Li Hua, Luo Wenya, Bai Zhidong, Zhou Huanchao, Pu Zhangni
IEEE Trans Pattern Anal Mach Intell. 2025 Mar;47(3):1991-1999. doi: 10.1109/TPAMI.2024.3511080.
This paper proposes an improved linear discriminant analysis called spectrally-corrected and regularized LDA (SRLDA). This approach incorporates design principles from both the spectrally-corrected covariance matrix and the regularized discriminant analysis. With the support of a large-dimensional random matrix theory, it is demonstrated that SRLDA achieves a globally optimal linear classification solution under the spiked model assumption.
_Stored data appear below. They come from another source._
===== config.mk =====
export PLATFORM = sky130hd
export DESIGN_NAME = branch_resolve_bht
export DESIGN_NICKNAME = d
export VERILOG_FILES = /design/src/rtl/branch_resolve_bht.sv
export SDC_FILE = /design/constraint.sdc
export NUM_CORES = 1
export LEC_CHECK = 0
export CORE_ASPECT_RATIO = 0.5
export CORE_MARGIN = 1
export CORE_UTILIZATION = 69
export DETAILED_ROUTE_END_ITERATION = 16
export DONT_BUFFER_PORTS = 1
export PLACE_DENSITY = 0.85
export SLEW_MARGIN = 40
export SYNTH_ARGS = -nofsm -noshare
export SYNTH_HDL_FRONTEND = slang
export SYNTH_SLANG_ARGS = --single-unit

===== constraint.sdc =====
create_clock -name i_clk -period 4 [get_ports i_clk]
set_clock_uncertainty 0.05 [all_clocks]
set_input_delay 0.4 -clock i_clk [delete_from_list [all_inputs] [get_ports i_clk]]
set_output_delay 0.4 -clock i_clk [all_outputs]
set_load 0.005 [all_outputs]

===== src/rtl/branch_resolve_bht.sv =====
`default_nettype none
// ============================================================================
// Module   : branch_resolve_bht
// Brief    : Execute-stage branch/jump resolution with a 2-bit counter BHT,
//            registered mispredict redirect and saturating statistics.
// Revision : 1.0
// ============================================================================
module branch_resolve_bht #(
    parameter int          XLEN        = 32,
    parameter int          BHT_ENTRIES = 64,
    parameter logic [1:0]  CNT_INIT    = 2'b01,
    parameter int          STAT_W      = 16
) (
    input  logic              i_clk,
    input  logic              i_rst_n,
    input  logic [XLEN-1:0]   i_f_pc,
    output logic              o_f_pred_taken,
    input  logic              i_ex_valid,
    input  logic              i_ex_jump,
    input  logic              i_ex_branch,
    input  logic [2:0]        i_ex_funct3,
    input  logic              i_ex_eq,
    input  logic              i_ex_slt,
    input  logic [XLEN-1:0]   i_ex_pc,
    input  logic [XLEN-1:0]   i_ex_target,
    input  logic              i_ex_pred_taken,
    output logic              o_ex_taken,
    output logic              o_flush,
    output logic [XLEN-1:0]   o_flush_pc,
    output logic [STAT_W-1:0] o_br_count,
    output logic [STAT_W-1:0] o_miss_count
);

    localparam int IDX_W = $clog2(BHT_ENTRIES);

    logic [1:0]        bht_q [BHT_ENTRIES];
    logic              flush_q;
    logic [XLEN-1:0]   flush_pc_q, flush_pc_d;
    logic [STAT_W-1:0] br_cnt_q, miss_cnt_q;

    logic [IDX_W-1:0]  w_f_idx, w_ex_idx;
    logic              w_cond, w_f3_ok, w_jump, w_br, w_taken, w_miss;
    logic [1:0]        w_ex_cnt, w_cnt_next;
    logic              w_unused_pc;

    assign w_f_idx        = i_f_pc[IDX_W+1:2];
    assign w_ex_idx       = i_ex_pc[IDX_W+1:2];
    assign o_f_pred_taken = bht_q[w_f_idx][1];
    // Only the index field of each PC matters to the table.
    assign w_unused_pc    = ^{i_f_pc, i_ex_pc};

    always_comb begin
        w_cond  = 1'b0;
        w_f3_ok = 1'b1;
        case (i_ex_funct3)
            3'b000:          w_cond = i_ex_eq;
            3'b001:          w_cond = ~i_ex_eq;
            3'b100, 3'b110:  w_cond = i_ex_slt;
            3'b101, 3'b111:  w_cond = ~i_ex_slt;
            default:         w_f3_ok = 1'b0;
        endcase
    end

    // Jump has priority if the caller ever raises both qualifiers.
    assign w_jump     = i_ex_valid & i_ex_jump;
    assign w_br       = i_ex_valid & ~i_ex_jump & i_ex_branch & w_f3_ok;
    assign w_taken    = w_jump | (w_br & w_cond);
    assign w_miss     = (w_jump | w_br) & (w_taken != i_ex_pred_taken);
    assign o_ex_taken = w_taken;

    assign w_ex_cnt   = bht_q[w_ex_idx];
    always_comb begin
        w_cnt_next = w_ex_cnt;
        if (w_taken) begin
            if (w_ex_cnt != 2'b11) w_cnt_next = w_ex_cnt + 2'b01;
        end else begin
            if (w_ex_cnt != 2'b00) w_cnt_next = w_ex_cnt - 2'b01;
        end
    end

    always_comb begin
        flush_pc_d = flush_pc_q;
        if (w_miss) flush_pc_d = w_taken ? i_ex_target : (i_ex_pc + XLEN'(4));
    end

    always_ff @(posedge i_clk or negedge i_rst_n) begin
        if (!i_rst_n) begin
            for (int i = 0; i < BHT_ENTRIES; i++) bht_q[i] <= CNT_INIT;
        end else if (w_br) begin
            bht_q[w_ex_idx] <= w_cnt_next;
        end
    end

    always_ff @(posedge i_clk or negedge i_rst_n) begin
        if (!i_rst_n) begin
            flush_q    <= 1'b0;
            flush_pc_q <= '0;
            br_cnt_q   <= '0;
            miss_cnt_q <= '0;
        end else begin
            flush_q    <= w_miss;
            flush_pc_q <= flush_pc_d;
            if (w_br && !(&br_cnt_q))     br_cnt_q   <= br_cnt_q + STAT_W'(1);
            if (w_miss && !(&miss_cnt_q)) miss_cnt_q <= miss_cnt_q + STAT_W'(1);
        end
    end

    assign o_flush      = flush_q;
    assign o_flush_pc   = flush_pc_q;
    assign o_br_count   = br_cnt_q;
    assign o_miss_count = miss_cnt_q;

endmodule
`default_nettype wire


Word-level counts from Yosys, hierarchy flattened
Index checks and enable logic that the tools add are counted.
Operators by class
  add/sub/neg operators: 5
  $lt $le $gt $ge: 3
  equality and inequality tests: 7
  multiplexer cells: 15
  bitwise logic cells: 13
  reduce and logical (&&, ||, !) cells: 12
Operator list (number)
  $bwmux W128: 1
  $add A16 B1 Y16 const B: 2
  $add A32 B3 Y32 const B: 1
  $mux W32: 1
  $reduce_and A16 Y1: 2
  $bmux W2 S6: 2
  $mux W2: 8
  $ge A7 B7 Y1 const B: 2
  $not A6 Y7: 2
  $demux W2 S6: 1
  $eq A3 B3 Y1 const B: 4
  $lt A7 B1 Y1 const B: 1
  $and A1 B1 Y1: 6
  $reduce_or A6 Y1: 1
  $pmux W1 S4: 1
  $reduce_or A2 Y1: 2
  $eq A3 B1 Y1 const B: 1
  $logic_and A1 B1 Y1: 3
  $logic_not A3 Y1: 1
  $not A1 Y1: 3
  $add A2 B1 Y2 const B: 1
  $logic_not A1 Y1: 2
  $ne A2 B2 Y1 const B: 1
  $or A1 B1 Y1: 2
  4 further kinds: 4
Storage, ports and cells
  flip-flop bits (word level): 193
  word-level logic and storage cells: 123

Longest topological paths before layout
  word-level depth: 9
  depth in mapped cells: 11
  gate-level depth less buffers: 8

Worst setup path after synthesis
OpenSTA, ideal clock, no wires.
  kind: in2out
  start point: input port i_f_pc[2]
  end point: output port o_f_pred_taken
  arrival: 2.567 ns
  data required time: 3.550 ns
  setup slack: 0.983 ns
  stages: 5
  path buffers: 2
  cell sequence: clkbuf_1 buf_2 mux4_2 mux4_2 mux4_2
On the way
  word-level cells in the longest chain between the ends: 4
Ends and longest elaborated chain
  start, declared: RTL line 16  | input logic [XLEN-1:0] i_f_pc,
  $not A6 Y7 (not written as such): RTL line 48  | assign o_f_pred_taken = bht_q[w_f_idx][1];
  $bmux W2 S6: RTL line 48
  $mux W2 (not written as such) (2 in series): RTL line 48
  end, declared: RTL line 17  | output logic o_f_pred_taken,
No other way between the ends. The select of a mux whose other input is x is not followed.

Worst setup path after layout
  start point: register bht_q[32] (netlist name)
  end point: register bht_q[108] (netlist name)
On the way
  word-level cells in the longest chain between the ends: 7
Ends and longest elaborated chain
  start, declared: RTL line 36  | logic [1:0] bht_q [BHT_ENTRIES];
  start signal, assigned by index: RTL line 90  | bht_q[w_ex_idx] <= w_cnt_next;
  $bmux W2 S6 (*): RTL line 71  | assign w_ex_cnt = bht_q[w_ex_idx];
  $mux W2 (not written as such) (*) (2 in series): RTL line 71
  $sub A2 B1 Y2 (tied with other cells): RTL line 77  | if (w_ex_cnt != 2'b00) w_cnt_next = w_ex_cnt - 2'b01;
  $mux W2 (on tied branches): RTL line 77, 75
  $mux W2 (*): RTL line 74  | if (w_taken) begin
  $bwmux W128 (*): RTL line 90
Mark *: on every way between the ends. The rest lies on a longest branch, timed or not. The select of a mux whose other input is x is not followed.
A chain may end at the register's enable or synchronous reset.

==> metrics list <==
* DRT Pass-1 Iters: 6
- Violations in the final reports: negative hold slack
- 0 antenna diodes ended up in the layout.
* Post-layout total power: 4.47 mW
- Sequential element share of the synthesized area: 0.476
- Summed over all cells, the static leakage comes to 4.43 nW.
* Number of synthesized register bits: 193
- The via count of the first global-routing pass was 8046.
- For this run the aggregate overflow at the end of global routing stands at 0.
- Horizontal extent of the die: 175 µm
* Initial standard-cell utilization of the core: 0.711
- In the synthesized netlist the dominant register cell turns out to be dfrtp_1.
* DRC Markers: 0
- The clock period could shrink to 2880 ps.
* Placed instance area: 0.0103 mm²
* Area growth from synthesis to layout: 5.78%
* Largest net degree at the start of global routing: 194
- Vias: 8071
* Root Driver: clkbuf_16
- Row count: 31
* Global-route wire length before repair: 41.6 mm
- Summing all non-filler instances in the final layout gives an area of 0.0109 mm².
* Number of H-tree branching levels: 4
- Number of warnings reported in the yosys synthesis log: 0
- Sort of element at the start of the critical path: flip-flop
- The clock passes through at most 2 buffers.
- After clock tree synthesis, the clock-pin slew on the worst setup and hold paths is 70 ps.
- The clock drives 193 sinks.
* Post-synth EDFFs: 0
* Top area cells in the synthesized netlist: dfrtp_1, dfstp_2, nand2_1
- Routed length per placed instance: 21.7 µm
- Outcome: finished with violations
- In this run, CTS created clock tree buffers numbering 17.
* Total count of hold-check failures in the final report: 193
* Final Non-Filler Cells: 1220
* Synth unique cells: 65
* Post-synth net total: 1146
* DIE AREA: 0.0155 mm²
- The setup check on the worst reg-to-reg path leaves a slack of 1120 ps.
* Share of Yosys cell area claimed by the top area cell type: 0.313
- Final number of setup-violating endpoints: 0
- Fill cell total of the finished layout: 988
- On the final layout, the worst hold slack is -397 ps.
- Biggest area consumer among synthesized cells: dfrtp_1
* Routed WL: 26.5 mm
- Area of the placeable core: 0.0145 mm²
- Final number of max-transition violations: 0
- The HPWL after detailed placement is 17.5 mm.
- At the worst endpoint, the required time is 4270 ps.
- Measured along the y axis, the die boundary spans 88.4 µm.
- The mapped netlist covers 0.0103 mm².
- Post-Synthesis Mean Instance Area: 9.95 µm²
- Max-Cap Viols: 0
- # nets final: 1119
- Final cycle utilization of the critical path: 0.721
- Measured in cells, the most critical reg-to-reg path has a length of 8.
* Initial antenna violation count: 0
- Accumulated negative setup slack: 0 ps
- Area of the multi-input gates: 0.00503 mm²
- Setup repair after global routing left no endpoint under its margin.
* Critical path peak fanout: 37
* Setup crit end kind: flip-flop
- Max transition margin: 0.462
* Transition at the pin with the smallest max-transition slack: 801 ps
- RePlAce Congestion: 0.901
* Post-synthesis instance total: 1036
- Share of flip-flops with an asynchronous set or reset after synthesis: 1.00
* ANT nets after route: 0
- Across every metal layer, demand over resource in global routing totals 0.355.
- IO Count: 174
- First DRT Iteration DRCs: 1087
* Pwr/cell area: 410 mW/mm²
- Type of the worst setup path: reg2reg
- Signal arrival time at the worst endpoint: 3160 ps
* Fmax: 347 MHz
- Min-Delay Path Class: in2async
- In this run the critical register-to-register path is captured at bht_q[108]$_DFFE_PN1P_.
- The later pin in the worst-skew pair is clocked with a latency of 440 ps.
- In the final layout, flip-flops and latches occupy 0.00491 mm².
- DR vias/cell: 6.62
- Counting tap cells, the placed design contains a total of 1187 instances.
* Port-buffer cells: 0
* Reg-to-reg critical path startpoint: bht_q[32]$_DFFE_PN1P_
- Layout cells sized above 1: 0.165
* Worst vdd ir: 0.371 mV
* CTS tree: built
==> cell type report <==
type                            instances  area share
Tap cell                              198      0.0227
Multi-Input combinational cell        767       0.461
Inverter                               21     0.00723
Sequential cell                       193       0.450
Timing Repair Buffer                    9     0.00734
Clock buffer                           20      0.0410
Clock inverter                         12      0.0101
==> cell usage after synthesis, types with 21 or more instances <==
cell type  instances
o21ai_0           87
clkbuf_1          21
nand2_1          235
nand3_1           27
xor2_1            34
o21ai_1           59
mux4_2            33
a21oi_1           28
nor2_1            52
dfrtp_1          129
mux2i_1           40
xnor2_1           26
dfstp_2           64
==> per-stage QoR <==
step,setup WS (ps),hold slack (ps),utilization
6_report,1120,-397,0.752
5_1_grt,1070,-411,0.752
4_1_cts,1140,-403,0.750
3_5_place_dp,1050,60.5,0.712
3_3_place_gp,1160,59.4,0.710
2_1_floorplan,983,54.4,-
==> registers in the layout, indices dropped and copies added (netlist names) <==
| signal | cells |
|---|---|
| o_miss_count | 16 |
| bht_q | 128 |
| o_br_count | 16 |
| o_flush_pc | 32 |
| o_flush | 1 |
==> power breakdown <==
| part | internal (mW) | switching [mW] | total (mW) | leakage (nW) |
|---|---|---|---|---|
| clock | 0.840 | 0.814 | 1.65 | 0.275 |
| sequential | 2.15 | 0.187 | 2.34 | 2.37 |
| combinational | 0.206 | 0.273 | 0.480 | 1.79 |
==> placed cells by master, fill, tap and decap left out, types with 4 or more instances in the layout <==
master,netlist,final
a21oi_1,28,28
buf_4,7,8
clkbuf_16,0,17
a22oi_1,6,6
inv_6,0,7
mux4_2,33,33
and4_1,5,5
mux2i_4,7,7
a221o_1,8,8
nor2_1,52,52
nor2b_1,5,4
nand3_1,27,27
nand2_1,235,234
and3_1,14,14
dfstp_2,64,64
nand4_1,13,13
dfrtp_1,129,129
o21ai_1,59,59
xnor2_1,26,26
mux2_2,4,4
mux2i_1,40,40
nand2b_1,6,6
o31ai_1,8,8
inv_1,20,20
o21ai_0,87,87
o22ai_1,9,9
nor3_1,13,9
xor2_1,34,34
==> worst max-delay path, cell delays in order, from the launching register on <==
cell     delay (ps)
dfstp_2         370
mux4_2          470
mux2i_1         220
o22ai_1         150
nor4_2          290
nand2_1         110
maj3_4          500
buf_12          250
o31ai_1         360
==> kinds of logic after synthesis <==
kind of cell,after synthesis,synth area share
AOI/OAI and AO/OA,226,0.125
xor gates and xnor gates,60,0.0510
adders and majority gates,5,0.00631
buffers and inverters,76,0.0404
DFF,193,0.476
muxes,84,0.131
and+or+nand+nor,392,0.170
==> worst max-delay path by stage <==
stage | cells after the start | slack (ps) | to | from
2_1_floorplan | 5 | 980 | o_f_pred_taken | i_f_pc[2]
3_3_place_gp | 7 | 1160 | bht_q[109]$_DFFE_PN0P_ | i_ex_pc[4]
3_5_place_dp | 8 | 1050 | bht_q[72]$_DFFE_PN1P_ | i_ex_pc[3]
4_1_cts | 7 | 1140 | bht_q[108]$_DFFE_PN1P_ | bht_q[32]$_DFFE_PN1P_
5_1_grt | 8 | 1070 | bht_q[108]$_DFFE_PN1P_ | bht_q[40]$_DFFE_PN1P_
6_report | 8 | 1120 | bht_q[108]$_DFFE_PN1P_ | bht_q[32]$_DFFE_PN1P_
==> per-layer routing <==
layer | share of wire | GRT usage | vias to the layer above
li1 | - | - | 3614
met3 | 0.12 | 0.137 | 100
met1 | 0.38 | 0.433 | 3871
met4 | 0.034 | 0.149 | 0
met2 | 0.47 | 0.578 | 486
met5 | 0 | 0 | -
==> what timing repair did <==
action | 4_1_cts | 5_1_grt
setup endpoints to repair | 0 | 0
setup buffers | 0 | 0
resized for setup | 0 | 0
endpoints found under the hold margin | 193 | 193
(Power assumes the default switching activity.)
According to simulation data analysis, the SRLDA classifier exhibits better performance compared to RLDA and ILDA, closely to the theoretical classifier. Empirical experiments across diverse datasets further reflect that the SRLDA algorithm excels in both classification accuracy and dimensionality reduction, outperforming currently employed tools.
本文提出了一种改进的线性判别分析方法,称为频谱校正正则化线性判别分析(SRLDA)。该方法融合了频谱校正协方差矩阵和正则化判别分析的设计原则。在大维随机矩阵理论的支持下,证明了SRLDA在尖峰模型假设下能实现全局最优线性分类解。根据模拟数据分析,SRLDA分类器与RLDA和ILDA相比表现出更好的性能,与理论分类器相近。在不同数据集上的实证实验进一步表明,SRLDA算法在分类准确率和降维方面都表现出色,优于目前使用的工具。